Johnson v. Commissioner of Social Security
OPINION AND ORDER. The decision of the Commissioner of Social Security is AFFIRMED. Clerk DIRECTED to enter judgment accordingly. Signed by Chief Judge Philip P Simon on 12/5/13. (cer)
UNITED STATES DISTRICT COURT
NORTHERN DISTRICT OF INDIANA
FORT WAYNE DIVISION
CHARLES JOHNSON, JR.,
COMMISSIONER OF SOCIAL
Case No. 1:12CV00412-PPS
OPINION AND ORDER
Charles Johnson, Jr. seeks review of the Social Security Administration’s decision to deny
his application for Disability Insurance Benefits and Supplemental Security Income.
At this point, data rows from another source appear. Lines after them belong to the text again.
What follows belongs to an exercise in optimizing a design on an open flow for small area, a short achievable clock period and few clock cycles per item; a production flow would make more cautious choices.
At most, simulation tests tie the RTL to the original design; equivalence was not proved.
Power and IR drop assume default switching activity.

==> flow/design.v <==
package cne_pkg;
    localparam int NUM_TAGS = 6;
    localparam int MAX_BYTES = 9;
    localparam logic [2:0] REG_TAG_ZERO     = 3'd0;
    localparam logic [2:0] REG_TAG_ONE      = 3'd1;
    localparam logic [2:0] REG_TAG_INTEGER  = 3'd2;
    localparam logic [2:0] REG_TAG_HALF     = 3'd3;
    localparam logic [2:0] REG_TAG_SINGLE   = 3'd4;
    localparam logic [2:0] REG_TAG_DOUBLE   = 3'd5;
    typedef struct packed {
        logic [7:0] zero;
        logic [7:0] one;
        logic [7:0] integ;
        logic [7:0] half;
        logic [7:0] single;
        logic [7:0] dbl;
    } t_tags;
endpackage
module cne_front (
    input  logic                i_clk,
    input  logic                i_func,
    input  logic [31:0]         i_int_value,
    input  logic [63:0]         i_real_bits,
    input  logic                i_is_double,
    input  cne_pkg::t_tags      i_tags,
    output logic                o_last1,
    output logic [7:0]          o_byte0,
    output logic [63:0]         o_pay,
    output logic [3:0]          o_rem,
    output logic                o_cy,
    output logic                o_inv
);
    logic        ds;
    logic [10:0] de;
    logic [51:0] dm;
    logic [5:0]  de6;
    logic [63:0] dw;
    assign ds = i_real_bits[63];
    assign de = i_real_bits[62:52];
    assign dm = i_real_bits[51:0];
    assign de6 = de[5:0];
    assign dw = {31'd0, 1'b1, dm[51:20]};
    logic [63:0] hsel, gsel;
    always_comb begin
        for (int k = 0; k < 64; k++) begin
            hsel[k] = dw[(30 - k) & 63];
            gsel[k] = dw[(9 - k) & 63];
        end
    end
    logic hb, gb;
    assign hb = hsel[de6];
    assign gb = gsel[de6];
    logic [32:0] mki, mks;
    always_comb begin
        for (int k = 0; k < 33; k++) begin
            mki[k] = de6[5] ? ((k < 31) || (k == 31 && !de6[0]))
                            : ((k < 30) && (de6 < 6'(30 - k)));
            mks[k] = (de6 == 6'd0) ? (k < 9) : ((k < 10) || (de6 < 6'(73 - k)));
        end
    end
    logic sti, sts;
    assign sti = (|dm[19:0]) | (|(dw[32:0] & mki));
    assign sts = (|dm[19:0]) | (|(dw[32:0] & mks));
    logic d_exact, d_w8, d_zero, d_one, d_int, d_half;
    always_comb begin
        if (&de) d_exact = ~|dm;                                    
        else if (de >= 11'd897 && de <= 11'd1150) d_exact = ~|dm[28:0];   
        else if (de >= 11'd872 && de <= 11'd896) d_exact = ~gb & ~sts;   
        else d_exact = 1'b0;                                         
    end
    assign d_w8 = i_is_double & ~d_exact;
    assign d_zero = ~|i_real_bits[62:0];
    assign d_one = (i_real_bits == 64'h3ff0000000000000);
    assign d_int = (de >= 11'd1023) && (de <= 11'd1053) && !hb && !sti
                   && ((de <= 11'd1042) || d_w8);
    assign d_half = (de >= 11'd1022) && (de <= 11'd1052) && hb && !sti
                    && ((de <= 11'd1041) || d_w8);
    logic d_lt4;
    assign d_lt4 = i_int_value[31] ? (&i_int_value[31:4] & |i_int_value[3:0])
                                   : ~|i_int_value[31:4];
    logic [63:0] r_bits;
    logic        r_func, r_zero, r_one, r_int, r_half, r_w8, r_sts, r_last;
    always_ff @(posedge i_clk) begin
        r_bits <= {i_real_bits[63:32], i_func ? i_real_bits[31:0] : i_int_value};
        r_func <= i_func;
        r_zero <= d_zero;
        r_one  <= d_one;
        r_int  <= d_int;
        r_half <= d_half;
        r_w8   <= d_w8;
        r_sts  <= sts;
        r_last <= i_func ? (d_zero | d_one) : d_lt4;
    end
    assign o_last1 = r_last;
    logic        s;
    logic [10:0] e;
    logic [51:0] m;
    logic [31:0] iv;
    assign s = r_bits[63];
    assign e = r_bits[62:52];
    assign m = r_bits[51:0];
    assign iv = r_bits[31:0];
    logic        neg;
    logic [3:0]  lo4;
    logic        lt4, lt12, lt20, lt28;
    logic [2:0]  n0;
    assign neg = iv[31];
    assign lo4 = (iv[3:0] ^ {4{neg}}) + {3'd0, neg};
    assign lt4  = neg ? (&iv[31:4]  & |iv[3:0])  : ~|iv[31:4];
    assign lt12 = neg ? (&iv[31:12] & |iv[11:0]) : ~|iv[31:12];
    assign lt20 = neg ? (&iv[31:20] & |iv[19:0]) : ~|iv[31:20];
    assign lt28 = neg ? (&iv[31:28] & |iv[27:0]) : ~|iv[31:28];
    assign n0 = lt4 ? 3'd0 : lt12 ? 3'd1 : lt20 ? 3'd2 : lt28 ? 3'd3 : 3'd4;
    logic [63:0] w, rot;
    logic [32:0] yi;
    logic [23:0] ys;
    assign w = {31'd0, 1'b1, m[51:20]};
    assign rot = (w << e[5:0]) | (w >> (7'd64 - {1'b0, e[5:0]}));
    assign yi = rot[62:30];
    assign ys = rot[32:9];
    logic        e_max, nrm, ovf, sub;
    logic [30:0] f_pre;
    logic        rup;
    assign e_max = &e;
    assign nrm = (e >= 11'd897) && (e <= 11'd1150);
    assign ovf = (e >= 11'd1151) && !e_max;
    assign sub = (e >= 11'd872) && (e <= 11'd896);
    always_comb begin
        f_pre = 31'd0;
        rup = 1'b0;
        if (e_max) begin
            f_pre = {8'hff, |m, m[50:29]};
        end else if (nrm) begin
            f_pre = {~e[7], e[6:0], m[51:29]};
            rup = m[28] & ((|m[27:0]) | m[29]);
        end else if (ovf) begin
            f_pre = {8'hff, 23'd0};
        end else if (sub) begin
            f_pre = {8'd0, ys[23:1]};
            rup = ys[0] & (r_sts | ys[1]);
        end
    end
    logic [31:0] mag;
    logic [2:0]  nhi, nhh;
    logic [3:0]  ri, rh;
    assign mag = r_half ? yi[31:0] : yi[32:1];
    assign nhi = (e < 11'd1027) ? 3'd0 : (e < 11'd1035) ? 3'd1 : (e < 11'd1043) ? 3'd2
               : (e < 11'd1051) ? 3'd3 : 3'd4;
    assign nhh = (e < 11'd1026) ? 3'd0 : (e < 11'd1034) ? 3'd1 : (e < 11'd1042) ? 3'd2
               : (e < 11'd1050) ? 3'd3 : 3'd4;
    assign ri = (e < 11'd1027) ? 4'd1 : (e < 11'd1035) ? 4'd2 : (e < 11'd1043) ? 4'd3
              : (e < 11'd1051) ? 4'd4 : 4'd5;
    assign rh = (e < 11'd1026) ? 4'd1 : (e < 11'd1034) ? 4'd2 : (e < 11'd1042) ? 4'd3
              : (e < 11'd1050) ? 4'd4 : 4'd5;
    always_comb begin
        o_pay = r_bits;
        o_cy = 1'b0;
        o_inv = 1'b0;
        if (!r_func) begin
            o_byte0 = {~neg, n0, lo4};
            o_pay[31:0] = {{4{neg}}, iv[31:4]};
            o_rem = {1'b0, n0};
            o_cy = neg & ~|iv[3:0];
            o_inv = neg;
        end else if (r_zero) begin
            o_byte0 = i_tags.zero;
            o_rem = 4'd0;
        end else if (r_one) begin
            o_byte0 = i_tags.one;
            o_rem = 4'd0;
        end else if (r_int || r_half) begin
            o_byte0 = r_half ? i_tags.half : i_tags.integ;
            o_pay[39:0] = {4'd0, mag[31:4], ~s, r_half ? nhh : nhi, mag[3:0]};
            o_rem = r_half ? rh : ri;
        end else if (!r_w8) begin
            o_byte0 = i_tags.single;
            o_pay[31:0] = {s, f_pre};
            o_rem = 4'd4;
            o_cy = rup;
        end else begin
            o_byte0 = i_tags.dbl;
            o_rem = 4'd8;
        end
    end
endmodule
module cne_back (
    input  logic           i_clk,
    input  logic           i_rst_n,
    input  logic           i_ld,
    input  logic [7:0]     i_byte0,
    input  logic [63:0]    i_pay,
    input  logic [3:0]     i_rem,
    input  logic           i_cy,
    input  logic           i_inv,
    output logic           o_near,
    output logic           o_strobe,
    output logic [7:0]     o_out_byte,
    output logic           o_last_byte
);
    logic [63:0] r_sh;
    logic [3:0]  r_rem;
    logic        r_cy;
    logic        r_inv;
    logic [7:0]  x;
    assign o_near = (r_rem[3:1] == 3'd0);
    assign x = r_sh[7:0] ^ {8{r_inv}};
    always_ff @(posedge i_clk) begin
        if (!i_rst_n) begin
            r_rem <= 4'd0;
            o_strobe <= 1'b0;
        end else if (i_ld) begin
            r_rem <= i_rem;
            o_strobe <= 1'b1;
        end else begin
            if (r_rem != 4'd0) r_rem <= r_rem - 4'd1;
            o_strobe <= (r_rem != 4'd0);
        end
    end
    always_ff @(posedge i_clk) begin
        if (i_ld) begin
            o_out_byte <= i_byte0;
            o_last_byte <= (i_rem == 4'd0);
            r_sh <= i_pay;
            r_cy <= i_cy;
            r_inv <= i_inv;
        end else begin
            o_out_byte <= x + {7'd0, r_cy};
            o_last_byte <= (r_rem == 4'd1);
            r_sh <= {r_sh[63:56], r_sh[63:8]};
            r_cy <= r_cy & (&x);
        end
    end
endmodule
module compact_number_encoder (
    input  logic                i_clk,
    input  logic                i_rst_n,
    input  logic                start,
    output logic                busy,
    input  logic                i_func,
    input  logic signed [31:0]  i_int_value,
    input  logic [63:0]         i_real_bits,
    input  logic                i_is_double,
    output logic                o_strobe,
    output logic [7:0]          o_out_byte,
    output logic                o_last_byte,
    input  logic                psel,
    input  logic                penable,
    input  logic                pwrite,
    input  logic [4:0]          paddr,
    input  logic [31:0]         pwdata,
    output logic [31:0]         prdata,
    output logic                pready
);
    cne_pkg::t_tags r_tags;
    logic [7:0]     r_rd;
    logic [7:0]     byte0;
    logic [63:0]    pay;
    logic [3:0]     rem;
    logic           cy, inv;
    logic           r_v1, last1, near;
    assign pready = 1'b1;
    always_ff @(posedge i_clk) begin
        if (!i_rst_n) begin
            r_tags <= {8'd0, 8'd1, 8'd2, 8'd3, 8'd4, 8'd5};
        end else if (psel && penable && pwrite) begin
            case (paddr[4:2])
                cne_pkg::REG_TAG_ZERO:    r_tags.zero   <= pwdata[7:0];
                cne_pkg::REG_TAG_ONE:     r_tags.one    <= pwdata[7:0];
                cne_pkg::REG_TAG_INTEGER: r_tags.integ  <= pwdata[7:0];
                cne_pkg::REG_TAG_HALF:    r_tags.half   <= pwdata[7:0];
                cne_pkg::REG_TAG_SINGLE:  r_tags.single <= pwdata[7:0];
                cne_pkg::REG_TAG_DOUBLE:  r_tags.dbl    <= pwdata[7:0];
                default: ;
            endcase
        end
    end
    always_ff @(posedge i_clk) begin
        case (paddr[4:2])
            cne_pkg::REG_TAG_ZERO:    r_rd <= r_tags.zero;
            cne_pkg::REG_TAG_ONE:     r_rd <= r_tags.one;
            cne_pkg::REG_TAG_INTEGER: r_rd <= r_tags.integ;
            cne_pkg::REG_TAG_HALF:    r_rd <= r_tags.half;
            cne_pkg::REG_TAG_SINGLE:  r_rd <= r_tags.single;
            cne_pkg::REG_TAG_DOUBLE:  r_rd <= r_tags.dbl;
            default:                  r_rd <= 8'd0;
        endcase
    end
    assign prdata = {24'd0, r_rd};
    always_ff @(posedge i_clk) begin
        if (!i_rst_n) r_v1 <= 1'b0;
        else r_v1 <= start && !busy;
    end
    assign busy = (r_v1 && !last1) || !near;
    cne_front u_front (
        .i_clk       (i_clk),
        .i_func      (i_func),
        .i_int_value (i_int_value),
        .i_real_bits (i_real_bits),
        .i_is_double (i_is_double),
        .i_tags      (r_tags),
        .o_last1     (last1),
        .o_byte0     (byte0),
        .o_pay       (pay),
        .o_rem       (rem),
        .o_cy        (cy),
        .o_inv       (inv)
    );
    cne_back u_back (
        .i_clk       (i_clk),
        .i_rst_n     (i_rst_n),
        .i_ld        (r_v1),
        .i_byte0     (byte0),
        .i_pay       (pay),
        .i_rem       (rem),
        .i_cy        (cy),
        .i_inv       (inv),
        .o_near      (near),
        .o_strobe    (o_strobe),
        .o_out_byte  (o_out_byte),
        .o_last_byte (o_last_byte)
    );
endmodule
==> flow/config.mk <==
export PLATFORM = sky130hd
export DESIGN_NAME = compact_number_encoder
export DESIGN_NICKNAME = compact_number_encoder
export VERILOG_FILES = /design/flow/design.v
export SDC_FILE = /design/flow/constraint.sdc
export NUM_CORES = 4
export LEC_CHECK = 0
export CAP_MARGIN = 20
export CORE_MARGIN = 2
export CORE_UTILIZATION = 40
export SETUP_SLACK_MARGIN = 5
export SLEW_MARGIN = 20
==> flow/constraint.sdc <==
create_clock -name core_clock -period 9.0 [get_ports {i_clk}]
set_input_delay 1.8000 -clock core_clock [delete_from_list [all_inputs] [get_ports {i_clk}]]
set_output_delay 1.8000 -clock core_clock [all_outputs]
set_load 0.01 [all_outputs]
standard.sh (not shown) runs the stock make flow with config.mk's settings and CLKGATE_MAP_FILE= SYNTH_SCRIPT=/design/flow/synth_recipe.tcl, a recipe that flattens the netlist after the stock synthesis.
==> flow/flow/run.sh <==
#!/bin/bash
# Standard ORFS layout, with the port buffers made from buf_2 cells instead of
# the default delay-buffer cells (every port still gets its own buffer).
set -euo pipefail
export BUFFER_PORTS_ARGS="-buffer_cell sky130_fd_sc_hd__buf_2"
bash standard.sh synth > synth.log 2>&1
bash standard.sh finish > finish.log 2>&1
Edit:
--- a/flow/design.v
+++ b/flow/design.v
@@ -41,4 +41,8 @@
     assign de6 = de[5:0];
     assign dw = {31'd0, 1'b1, dm[51:20]};
+    logic [5:0] d_amt, d_amt_i, d_amt_s;
+    assign d_amt_i = 6'd30 - de6;
+    assign d_amt_s = 6'd9 - de6;
+    assign d_amt = (de >= 11'd1022) ? d_amt_i : d_amt_s;
     logic [63:0] hsel, gsel;
     always_comb begin
@@ -62,31 +66,23 @@
     assign sti = (|dm[19:0]) | (|(dw[32:0] & mki));
     assign sts = (|dm[19:0]) | (|(dw[32:0] & mks));
-    logic d_exact, d_w8, d_zero, d_one, d_int, d_half;
-    always_comb begin
-        if (&de) d_exact = ~|dm;                                    
-        else if (de >= 11'd897 && de <= 11'd1150) d_exact = ~|dm[28:0];   
-        else if (de >= 11'd872 && de <= 11'd896) d_exact = ~gb & ~sts;   
-        else d_exact = 1'b0;                                         
-    end
-    assign d_w8 = i_is_double & ~d_exact;
+    logic d_zero, d_one;
     assign d_zero = ~|i_real_bits[62:0];
     assign d_one = (i_real_bits == 64'h3ff0000000000000);
-    assign d_int = (de >= 11'd1023) && (de <= 11'd1053) && !hb && !sti
-                   && ((de <= 11'd1042) || d_w8);
-    assign d_half = (de >= 11'd1022) && (de <= 11'd1052) && hb && !sti
-                    && ((de <= 11'd1041) || d_w8);
     logic d_lt4;
     assign d_lt4 = i_int_value[31] ? (&i_int_value[31:4] & |i_int_value[3:0])
                                    : ~|i_int_value[31:4];
     logic [63:0] r_bits;
-    logic        r_func, r_zero, r_one, r_int, r_half, r_w8, r_sts, r_last;
+    logic [5:0]  r_amt;
+    logic        r_func, r_dbl, r_zero, r_one, r_hb, r_gb, r_sti, r_sts, r_last;
     always_ff @(posedge i_clk) begin
         r_bits <= {i_real_bits[63:32], i_func ? i_real_bits[31:0] : i_int_value};
         r_func <= i_func;
+        r_amt  <= d_amt;
+        r_dbl  <= i_is_double;
         r_zero <= d_zero;
         r_one  <= d_one;
-        r_int  <= d_int;
-        r_half <= d_half;
-        r_w8   <= d_w8;
+        r_hb   <= hb;
+        r_gb   <= gb;
+        r_sti  <= sti;
         r_sts  <= sts;
         r_last <= i_func ? (d_zero | d_one) : d_lt4;
@@ -112,11 +108,20 @@
     assign lt28 = neg ? (&iv[31:28] & |iv[27:0]) : ~|iv[31:28];
     assign n0 = lt4 ? 3'd0 : lt12 ? 3'd1 : lt20 ? 3'd2 : lt28 ? 3'd3 : 3'd4;
-    logic [63:0] w, rot;
     logic [32:0] yi;
     logic [23:0] ys;
-    assign w = {31'd0, 1'b1, m[51:20]};
-    assign rot = (w << e[5:0]) | (w >> (7'd64 - {1'b0, e[5:0]}));
-    assign yi = rot[62:30];
-    assign ys = rot[32:9];
+    assign yi = {1'b1, m[51:20]} >> r_amt;
+    assign ys = yi[23:0];
+    logic exact, r_w8, r_int, r_half;
+    always_comb begin
+        if (&e) exact = ~|m;                                       
+        else if (e >= 11'd897 && e <= 11'd1150) exact = ~|m[28:0];   
+        else if (e >= 11'd872 && e <= 11'd896) exact = ~r_gb & ~r_sts;  
+        else exact = 1'b0;                                         
+    end
+    assign r_w8 = r_dbl & ~exact;
+    assign r_int = (e >= 11'd1023) && (e <= 11'd1053) && !r_hb && !r_sti
+                   && ((e <= 11'd1042) || (r_dbl && |m[28:0]));
+    assign r_half = (e >= 11'd1022) && (e <= 11'd1052) && r_hb && !r_sti
+                    && ((e <= 11'd1041) || (r_dbl && |m[28:0]));
     logic        e_max, nrm, ovf, sub;
     logic [30:0] f_pre;
Effect: The new run went through all stages and came out clean; flip-flop and latch count rises by 7; fmax rises by a few percent; routed wire length falls by a quarter to a third; worst hold slack improved by 20 ps; register-to-register slack improved by 220 ps; non-clock buffer count falls by 20; via count falls by about a fifth; combinational power falls by about a fifth; total power falls by a few percent; worst setup slack improved by 170 ps; design area falls by about a fifth; clock skew falls by 5.9 ps; final cell count falls by about a fifth; critical path depth falls by 2.
Testbench counts after the change, summed over its fixed seeds: cycles 14,733, items 3,200.
The RTL of the first run of this note was laid out without a check of its function.

[port drivers added, routing unchanged]
In the flow no input, the clock included, has a driving cell. The finished layouts below were timed again as built, in two steps.
Step 1 (the two cells are an assumption about what drives the block):
set clk [get_ports {i_clk}]
set_driving_cell -lib_cell sky130_fd_sc_hd__clkbuf_16 $clk
set_driving_cell -lib_cell sky130_fd_sc_hd__buf_2 [delete_from_list [all_inputs] $clk]
Step 2 also shifts input and output timing later by t, the mid clock arrival at the registers, as if the neighbouring blocks saw the same clock.
Slacks: ideal ports / drivers / drivers and shift; pairs: ideal ports / drivers.
run	shift t [ns]	setup slack, ns	clock arrival spread, ns
the first run	0.611	4.963 / 4.963 / 4.551	0.017 / 0.017
the second run	0.585	5.138 / 5.081 / 4.581	0.009 / 0.010
After both steps every run listed still meets setup and hold. For the second run, which loses most, drivers alone change the setup slack by -0.057 ns; drivers and shift together by -0.557 ns.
Johnson
claims he has been disabled since December 31, 2007 due to numbness on his right side and a
pinched nerve in his back. Following a hearing before an ALJ, his application for benefits was
denied. The ALJ concluded that Johnson was not disabled because he could perform a significant
number of jobs in the national economy. This decision is supported by substantial – or at least
substantial enough – evidence. Therefore, the agency decision is AFFIRMED.
The relevant facts in this case are sufficiently presented in the agency record and ALJ
decision, so only a brief summary of the highlights is warranted here. Johnson was born on
February 26, 1961. (R. at 23.) He has limited education ending somewhere between the 6th and
9th grades, including some special education classes. (Id. at 62, 354, 377.) He has a learning
disorder and presents with borderline intellectual functioning. (Id. at 72.) Johnson worked as a
general laborer and machine operator from 1997 to 2007. (Id. at 43, 254.) He earned varying
amounts during that time, and in the last two full years of employment (2005 and 2006), he earned
about $36,000 per year. (Id. at 182.) Over the course of his working career, Johnson switched
jobs for various reasons. For example, he says that in one instance, he got stuck in a machine
when his back locked up and he had to quit (Id. at 43); in another, he was terminated when his
then-employer switched to computers which he was not qualified to work on (Id. at 44); and in yet
a different job, he was unable to work after being arrested and incarcerated at the Miami
Correctional Facility in Bunker Hill, Indiana. (Id. at 200, 349-50.)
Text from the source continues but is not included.